This document provides a comprehensive reference for the statistical methods employed in Truthound for drift detection, anomaly detection, and distributional analysis.


Table of Contents

  1. Overview
  2. Drift Detection Methods
  3. Anomaly Detection Methods
  4. Distribution Analysis
  5. Statistical Thresholds
  6. Method Selection Guide
  7. Mathematical Foundations
  8. References

1. Overview

Truthound implements a suite of statistical methods for data quality validation:

Category Methods Primary Use Case
Drift Detection 14 methods (auto, ks, psi, chi2, js, kl, wasserstein, cvm, anderson, hellinger, bhattacharyya, tv, energy, mmd) Distribution comparison between datasets
Anomaly Detection Multiple methods Outlier and anomaly identification
Distribution Analysis Various methods Statistical characterization

All methods are optimized for Polars LazyFrame execution, enabling efficient processing of large-scale datasets.
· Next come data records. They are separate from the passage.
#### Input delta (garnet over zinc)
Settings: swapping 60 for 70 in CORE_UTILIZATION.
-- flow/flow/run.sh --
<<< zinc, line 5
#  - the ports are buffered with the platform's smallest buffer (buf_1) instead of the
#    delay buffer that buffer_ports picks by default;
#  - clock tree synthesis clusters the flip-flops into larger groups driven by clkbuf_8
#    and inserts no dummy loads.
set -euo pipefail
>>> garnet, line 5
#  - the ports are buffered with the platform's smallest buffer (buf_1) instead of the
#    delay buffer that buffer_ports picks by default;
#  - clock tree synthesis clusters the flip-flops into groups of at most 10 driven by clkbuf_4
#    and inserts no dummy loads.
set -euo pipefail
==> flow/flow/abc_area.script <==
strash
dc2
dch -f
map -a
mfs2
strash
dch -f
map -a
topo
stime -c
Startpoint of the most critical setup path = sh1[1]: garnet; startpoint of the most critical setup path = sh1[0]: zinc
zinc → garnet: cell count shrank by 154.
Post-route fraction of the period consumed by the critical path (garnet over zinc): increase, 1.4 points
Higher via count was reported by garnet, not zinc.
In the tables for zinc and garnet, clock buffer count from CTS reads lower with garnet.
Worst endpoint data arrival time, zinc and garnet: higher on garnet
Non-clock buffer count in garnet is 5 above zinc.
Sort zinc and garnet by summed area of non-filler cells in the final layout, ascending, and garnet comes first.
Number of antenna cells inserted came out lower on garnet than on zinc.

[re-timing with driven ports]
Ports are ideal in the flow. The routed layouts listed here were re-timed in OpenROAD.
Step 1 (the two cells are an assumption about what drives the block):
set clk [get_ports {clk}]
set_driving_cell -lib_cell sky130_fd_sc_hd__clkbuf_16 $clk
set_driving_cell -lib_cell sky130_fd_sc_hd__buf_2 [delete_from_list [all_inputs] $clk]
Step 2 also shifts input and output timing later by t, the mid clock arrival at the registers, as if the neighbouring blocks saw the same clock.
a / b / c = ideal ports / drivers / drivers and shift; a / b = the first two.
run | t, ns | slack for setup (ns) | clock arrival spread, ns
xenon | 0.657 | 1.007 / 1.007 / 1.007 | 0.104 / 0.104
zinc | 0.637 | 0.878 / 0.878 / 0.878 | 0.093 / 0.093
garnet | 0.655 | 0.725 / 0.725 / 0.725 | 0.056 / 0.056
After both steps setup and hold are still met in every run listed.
This is an optimization exercise on Yosys and OpenROAD, whose aim is small area, a short achievable clock period and few clock cycles per item, not a production implementation.
Function was checked by simulation only, so behaviour that the tests miss may differ from the original.
No driver is modelled on the clock port, so clock power and skew are understated where the tree is cut down; a real chip needs a root buffer or a tree.
Power figures rest on the tool's default switching activity, not on a simulated workload.

Design top_payload_generator, start of the top module:
module top_payload_generator (
    input  logic                          clk,
    input  logic                          resetn,
    input  logic [15:0]                   session_id_i,
    input  logic [31:0]                   msg_seq_num_i,
    input  logic [4-1:0]            pe_valid_i,
    input  logic [4*(32 + 32 + 16 + 64)-1:0]   pe_order_i,
    output logic [4-1:0]            pe_ready_o,
    input  logic                          tready_i,
    output logic                          tvalid_o,
    output logic                          tlast_o,
    output logic [64-1:0]            tdata_o
);
For scale: roughly 94 flip-flops, about 8300 sq um of cells after synthesis.
clock: 5.0 ns
lec_check: 0
cap_margin: 20
core_margin: 2
core_utilization: 40
slew_margin: 20
run.sh (not shown) runs the stock make flow with config.mk's settings and CLKGATE_MAP_FILE= SYNTH_SCRIPT=/design/flow/synth_recipe.tcl, a recipe that flattens the netlist after the stock synthesis.
The first run ended with an error in I/O pin placement (3_2_place_iop) with PPL-0024.
Testbench counts at the start, summed over its fixed seeds: cycles 38,416, items 9,600.
What follows belongs to an exercise in optimizing a design on an open flow for a short achievable clock period and few clock cycles; a production flow would make more cautious choices. The RTL was checked by simulation tests, not by an equivalence proof against the original design. Power is estimated from default activity; no workload was simulated.

### flow/run.sh
#!/bin/bash
# synth_recipe.tcl (not shown) runs the flow's synth.tcl, then flattens the netlist and writes it again
# the make line also repeats each setting of config.mk as NAME=value (left out here)
make -C /OpenROAD-flow-scripts/flow DESIGN_CONFIG=/design/flow/config.mk WORK_HOME=/design/flow/orfs CLKGATE_MAP_FILE= SYNTH_SCRIPT=/design/flow/synth_recipe.tcl finish
### flow/config.mk
export PLATFORM = sky130hd
export DESIGN_NAME = free_xor_garbler
export DESIGN_NICKNAME = free_xor_garbler
export VERILOG_FILES = /design/flow/design.v
export SDC_FILE = /design/flow/constraint.sdc
export NUM_CORES = 4
export LEC_CHECK = 0
export ABC_CLOCK_PERIOD_IN_PS = 2800
export CAP_MARGIN = 20
export CORE_MARGIN = 2
export CORE_UTILIZATION = 65
export CTS_CLUSTER_DIAMETER = 80
export CTS_CLUSTER_SIZE = 30
export PLACE_DENSITY = 0.72
export SETUP_SLACK_MARGIN = 3.4
export SLEW_MARGIN = 20
export TNS_END_PERCENT = 20
What follows belongs to an exercise in optimizing a design on an open flow for small area and a short achievable clock period; a production flow would make more cautious choices.
Where RTL was checked, it was by simulation tests only, not by an equivalence proof against the original.
Power figures rest on the tool's default switching activity, not on a simulated workload.

==> v34: inputs <==
==> flow/design.v <==
package pmp_pkg;
   localparam int PMP_ENTRIES = 16;
   typedef logic [1:0] pmp_mode_t;
   localparam pmp_mode_t MODE_OFF   = 2'd0;
   localparam pmp_mode_t MODE_TOR   = 2'd1;
   localparam pmp_mode_t MODE_NA4   = 2'd2;
   localparam pmp_mode_t MODE_NAPOT = 2'd3;
   localparam logic [11:0] CSR_PMPCFG_BASE  = 12'h3a0;
   localparam logic [11:0] CSR_PMPADDR_BASE = 12'h3b0;
   localparam logic [1:0] AXI_RESP_OKAY   = 2'b00;
   localparam logic [1:0] AXI_RESP_SLVERR = 2'b10;
endpackage
module pmp_axil_ctl (
   input  logic                clk,
   input  logic                reset,
   input  logic                awvalid,
   input  logic [13:0]         awaddr,
   output logic                awready,
   input  logic                wvalid,
   input  logic [31:0]         wdata,
   input  logic [3:0]          wstrb,
   output logic                wready,
   output logic                bvalid,
   output logic [1:0]          bresp,
   input  logic                bready,
   input  logic                arvalid,
   input  logic [13:0]         araddr,
   output logic                arready,
   output logic                rvalid,
   output logic [31:0]         rdata,
   output logic [1:0]          rresp,
   input  logic                rready,
   input  logic [3:0]          turn,         
   input  logic                clearing,     
   output logic                wr_cfg,       
   output logic                wr_addr,      
   output logic                wr_last,      
   output logic                rd_cfg,       
   output logic                rd_addr,
   input  logic [31:0]         rd_word       
);
   logic idle_q, wait_q, gow_q, gor_q, bvalid_q, rvalid_q;
   logic take;
   logic is_wr;
   logic [11:0] csr;
   logic sel_cfg, sel_addr;
   logic [3:0] at_turn;
   logic cfg_q, addr_q, wr_q, last_q;
   logic [3:0] at_q;
   logic go;
   logic [31:0] rdata_q;
   assign awready = gow_q;
   assign wready  = gow_q;
   assign arready = gor_q;
   assign is_wr = awvalid & wvalid;
   assign take  = idle_q & ~clearing & (is_wr | arvalid);
   assign csr   = is_wr ? awaddr[13:2] : araddr[13:2];
   assign sel_cfg  = (csr[11:2] == pmp_pkg::CSR_PMPCFG_BASE[11:2]);
   assign sel_addr = (csr[11:4] == pmp_pkg::CSR_PMPADDR_BASE[11:4]);
   assign at_turn = sel_cfg ? 4'(14 - 4 * csr[1:0]) : 4'(14 - csr[3:0]);
   always_ff @(posedge clk) begin
      if (take) begin
         cfg_q  <= sel_cfg;
         addr_q <= sel_addr;
         wr_q   <= is_wr;
         last_q <= (csr[3:0] == 4'd15);
         at_q   <= at_turn;
      end
   end
   assign go = wait_q & (~(cfg_q | addr_q) | (turn == at_q));
   always_ff @(posedge clk) begin
      if (reset) begin
         idle_q   <= 1'b1;
         wait_q   <= 1'b0;
         gow_q    <= 1'b0;
         gor_q    <= 1'b0;
         bvalid_q <= 1'b0;
         rvalid_q <= 1'b0;
      end else begin
         idle_q   <= (idle_q & ~take) | (bvalid_q & bready) | (rvalid_q & rready);
         wait_q   <= take | (wait_q & ~go);
         gow_q    <= go & wr_q;
         gor_q    <= go & ~wr_q;
         bvalid_q <= gow_q | (bvalid_q & ~bready);
         rvalid_q <= gor_q | (rvalid_q & ~rready);
      end
   end
   assign wr_cfg  = gow_q & cfg_q;
   assign wr_addr = gow_q & addr_q;
   assign wr_last = last_q;
   assign rd_cfg  = cfg_q;
   assign rd_addr = addr_q;
   always_ff @(posedge clk) begin
      if (gor_q) begin
         rdata_q <= rd_word;
      end
   end
   assign bvalid = bvalid_q;
   assign rvalid = rvalid_q;
   assign rdata  = rdata_q;
   assign bresp = {~(cfg_q | addr_q), 1'b0};
   assign rresp = {~(cfg_q | addr_q), 1'b0};
endmodule
module pmp_csr_regs (
   input  logic                                clk,
   input  logic                                reset,
   input  logic                                wr_cfg,
   input  logic                                wr_addr,
   input  logic                                wr_last,
   input  logic [31:0]                         csr_wdata,
   input  logic                                rd_cfg,
   input  logic                                rd_addr,
   output logic [31:0]                         rd_word,
   output logic [3:0]                          turn,
   output logic [7:0]                          turn_j,     
   output logic [15:0]                         first,      
   output logic                                clearing,
   output logic [pmp_pkg::PMP_ENTRIES*6-1:0]   slot_cfg,
   output logic [pmp_pkg::PMP_ENTRIES*30-1:0]  slot_addr_n    
);
   logic [5:0]  cfg_q  [16];
   logic [29:0] addr_q [16];    
   logic [3:0]  turn_q;
   logic [7:0]  turn_jq;
   logic        clear_q;
   logic [5:0]  cfg_d  [4];
   logic [29:0] addr_d;
   logic        zero;
   logic        addr_lock;
   always_ff @(posedge clk) begin
      if (reset) begin
         turn_q  <= 4'd0;
         turn_jq <= 8'd0;
         clear_q <= 1'b1;
      end else begin
         turn_q  <= turn_q + 4'd1;
         turn_jq <= {turn_jq[6:0], ~turn_jq[7]};
         clear_q <= clear_q & (turn_q != 4'd14);
      end
   end
   assign zero = reset | clear_q;
   for (genvar b = 0; b < 4; b++) begin : g_cfg_port
      logic [7:0] raw;
      logic [5:0] prev;
      assign raw  = csr_wdata[8*b +: 8];
      assign prev = cfg_q[(b + 15) % 16];
      always_comb begin
         cfg_d[b] = prev;
         if (wr_cfg & ~prev[5]) begin
            cfg_d[b] = {raw[7], raw[4:2], raw[1] & raw[0], raw[0]};
         end
      end
   end
   assign addr_lock = cfg_q[15][5] |
                      (~wr_last & cfg_q[0][5] & (cfg_q[0][4:3] == pmp_pkg::MODE_TOR));
   assign addr_d = (wr_addr & ~addr_lock) ? ~csr_wdata[29:0] : addr_q[15];
   always_ff @(posedge clk) begin
      cfg_q[0]  <= zero ? 6'd0 : cfg_d[0];
      addr_q[0] <= zero ? '1 : addr_d;
      for (int s = 1; s < 4; s++) begin
         cfg_q[s] <= cfg_d[s];
      end
      for (int s = 4; s < 16; s++) begin
         cfg_q[s] <= cfg_q[s-1];
      end
      for (int s = 1; s < 16; s++) begin
         addr_q[s] <= addr_q[s-1];
      end
   end
   always_comb begin
      rd_word = '0;
      if (rd_cfg) begin
         for (int b = 0; b < 4; b++) begin
            rd_word[8*b +: 8] = {cfg_q[(b + 15) % 16][5], 2'b00, cfg_q[(b + 15) % 16][4:0]};
         end
      end else if (rd_addr) begin
         rd_word = {2'b00, ~addr_q[15]};
      end
   end
   assign turn     = turn_q;
   assign turn_j   = turn_jq;
   always_comb begin
      first[0] = ~turn_jq[0] & ~turn_jq[7];
      first[8] = turn_jq[0] & turn_jq[7];
      for (int k = 1; k < 8; k++) begin
         first[k]   = turn_jq[k-1] & ~turn_jq[k];
         first[k+8] = ~turn_jq[k-1] & turn_jq[k];
      end
   end
   assign clearing = clear_q;
   for (genvar s = 0; s < 16; s++) begin : g_out
      assign slot_cfg[6*s +: 6]    = cfg_q[s];
      assign slot_addr_n[30*s +: 30] = addr_q[s];
   end
endmodule
module pmp_addr_eq (
   input  logic [29:0] req_addr,
   input  logic [29:0] hi_addr_n,     
   input  logic [29:0] ign,
   output logic        eq_hit
);
   assign eq_hit = ~|(~(req_addr ^ hi_addr_n) & ~ign);
endmodule
module pmp_addr_lt (
   input  logic [29:0] req_addr,
   input  logic [29:0] hi_addr_n,     
   output logic        below
);
   logic [31:0] g0, p0;
   logic [15:0] g1, p1;
   logic [7:0]  g2, p2;
   logic [3:0]  g3, p3;
   logic [1:0]  g4, p4;
   always_comb begin
      g0 = {2'b00, ~(req_addr | hi_addr_n)};
      p0 = {2'b11, ~(req_addr & hi_addr_n)};
      for (int k = 0; k < 16; k++) begin
         g1[k] = g0[2*k+1] | (p0[2*k+1] & g0[2*k]);
         p1[k] = p0[2*k+1] & p0[2*k];
      end
      for (int k = 0; k < 8; k++) begin
         g2[k] = g1[2*k+1] | (p1[2*k+1] & g1[2*k]);
         p2[k] = p1[2*k+1] & p1[2*k];
      end
      for (int k = 0; k < 4; k++) begin
         g3[k] = g2[2*k+1] | (p2[2*k+1] & g2[2*k]);
         p3[k] = p2[2*k+1] & p2[2*k];
      end
      for (int k = 0; k < 2; k++) begin
         g4[k] = g3[2*k+1] | (p3[2*k+1] & g3[2*k]);
         p4[k] = p3[2*k+1] & p3[2*k];
      end
   end
   assign below = g4[1] | (p4[1] & g4[0]);
endmodule
module pmp_region_match (
   input  logic [32:0]                         check_req,
   input  logic [15:0]                         first,      
   input  logic                                clearing,
   input  logic [pmp_pkg::PMP_ENTRIES*6-1:0]   slot_cfg,
   input  logic [pmp_pkg::PMP_ENTRIES*30-1:0]  slot_addr_n,   
   output logic [pmp_pkg::PMP_ENTRIES-1:0]     match_vec,
   output logic [pmp_pkg::PMP_ENTRIES-1:0]     allow_vec
);
   logic [29:0] req_addr;
   logic [pmp_pkg::PMP_ENTRIES-1:0] below;
   assign req_addr   = check_req[32:3];
   for (genvar s = 0; s < pmp_pkg::PMP_ENTRIES; s++) begin : g_match
      logic [29:0] hi_addr_n;
      logic [5:0]  cfg;
      logic [29:0] ign;
      logic        eq_hit;
      logic        tor_hit;
      logic        is_tor;
      logic        is_eq;
      logic        perm;
      assign hi_addr_n = slot_addr_n[30*s +: 30];
      assign cfg     = slot_cfg[6*s +: 6];
      assign is_tor = ~clearing & (cfg[4:3] == pmp_pkg::MODE_TOR);
      assign is_eq  = ~clearing & cfg[4];
      always_comb begin
         ign[0] = cfg[3];
         for (int j = 1; j < 30; j++) begin
            ign[j] = ign[j-1] & ~hi_addr_n[j-1];
         end
      end
      pmp_addr_eq u_eq (.req_addr, .hi_addr_n, .ign, .eq_hit);
      pmp_addr_lt u_lt (.req_addr, .hi_addr_n, .below(below[s]));
      assign tor_hit = below[s] & (first[s] | ~below[(s + 15) % 16]);
      assign match_vec[s] = (is_tor & tor_hit) | (is_eq & eq_hit);
      always_comb begin
         case (check_req[2:1])
            2'd0:    perm = cfg[0];
            2'd1:    perm = cfg[1];
            2'd2:    perm = cfg[2];
            default: perm = 1'b0;
         endcase
      end
      assign allow_vec[s] = perm | (check_req[0] & ~cfg[5]);
   end
endmodule
This design comes from an exercise in tuning for small area and a short achievable clock period on the open sky130 flow, not from production work.
At most, simulation tests tie the RTL to the original design; equivalence was not proved.
No activity file was given, so power comes from the tool's default toggle rates.

## job 1048
Design sb_top, start of the top module:
module sb_top (
    input  logic        clk,
    input  logic        rst,
    input  logic        inst_valid,
    input  logic [31:0] inst,
    input  logic [3:0]  fu_done,      
    output logic        issue_ok,
    output logic [18:0] read,
    output logic [8:0]  wb
);
    localparam int N = 4;
    logic [4:0] alu_op;
    logic [4:0] rd, rs1, rs2;
    logic       has_rd, has_rs2;
    logic [N-1:0]        busy_q;
    logic [N-1:0]        done_q;
    logic [N-1:0]        r1_q;       
    logic [N-1:0]        r2_q;
    logic [N-1:0]        took_q;     
    logic [N-1:0][4:0]   dst_q;
    logic [N-1:0][4:0]   s1_q;
    logic [N-1:0][4:0]   s2_q;
    logic [N-1:0][N-1:0] m1_q;       
    logic [N-1:0][N-1:0] m2_q;
    logic [4:0]          op_alu_q;
    logic [3:0]          op_mem_q;
    logic [1:0]          op_mul_q;
    logic [1:0]          op_div_q;
    logic [N-1:0] dnz, e1, e2, f1, f2, fire;
    logic [N-1:0] rg, wg, wake1, wake2;
    logic         w1_new, w2_new, rdnz;
    inst_decoder decoder_i (
        .inst    (inst),
        .alu_op  (alu_op),
        .rd      (rd),
        .rs1     (rs1),
        .rs2     (rs2),
        .has_rd  (has_rd),
  ...
Size in the first run: roughly 560 cells after synthesis, about 120 flip-flops, ~68 I/O pins, roughly 6300 sq um of cells after synthesis.
clock: 5.5 ns
lec_check: 0
cap_margin: 20
core_margin: 2
core_utilization: 40
setup_slack_margin: 2.5
slew_margin: 20
standard.sh (not shown) runs the stock make flow with config.mk's settings and CLKGATE_MAP_FILE= SYNTH_SCRIPT=/design/flow/synth_recipe.tcl, a recipe that flattens the netlist after the stock synthesis.
==> flow/flow/run.sh <==
#!/bin/bash
# The standard layout (standard.sh, unchanged synthesis and steps), except that
# the port buffers are plain buffers (buf_2) instead of the delay cells that
# buffer_ports picks by default; the resizer still sizes them as timing needs.
set -euo pipefail
export BUFFER_PORTS_ARGS="-buffer_cell sky130_fd_sc_hd__buf_2"
bash standard.sh BUFFER_PORTS_ARGS="$BUFFER_PORTS_ARGS" finish > standard.log 2>&1
Both conditions hold for job 1048: the flow ran to the end and the final layout passed the timing, DRC and antenna checks.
2. Drift Detection Methods

2.1 Kolmogorov-Smirnov Test (KS)

The Kolmogorov-Smirnov test measures the maximum distance between two empirical cumulative distribution functions.

Mathematical Definition:

D = max|F₁(x) - F₂(x)|

Where F₁ and F₂ are the empirical CDFs of the two samples.

Usage:

# KS test requires numeric columns
drift = th.compare(baseline, current, method="ks", columns=["age", "salary", "score"])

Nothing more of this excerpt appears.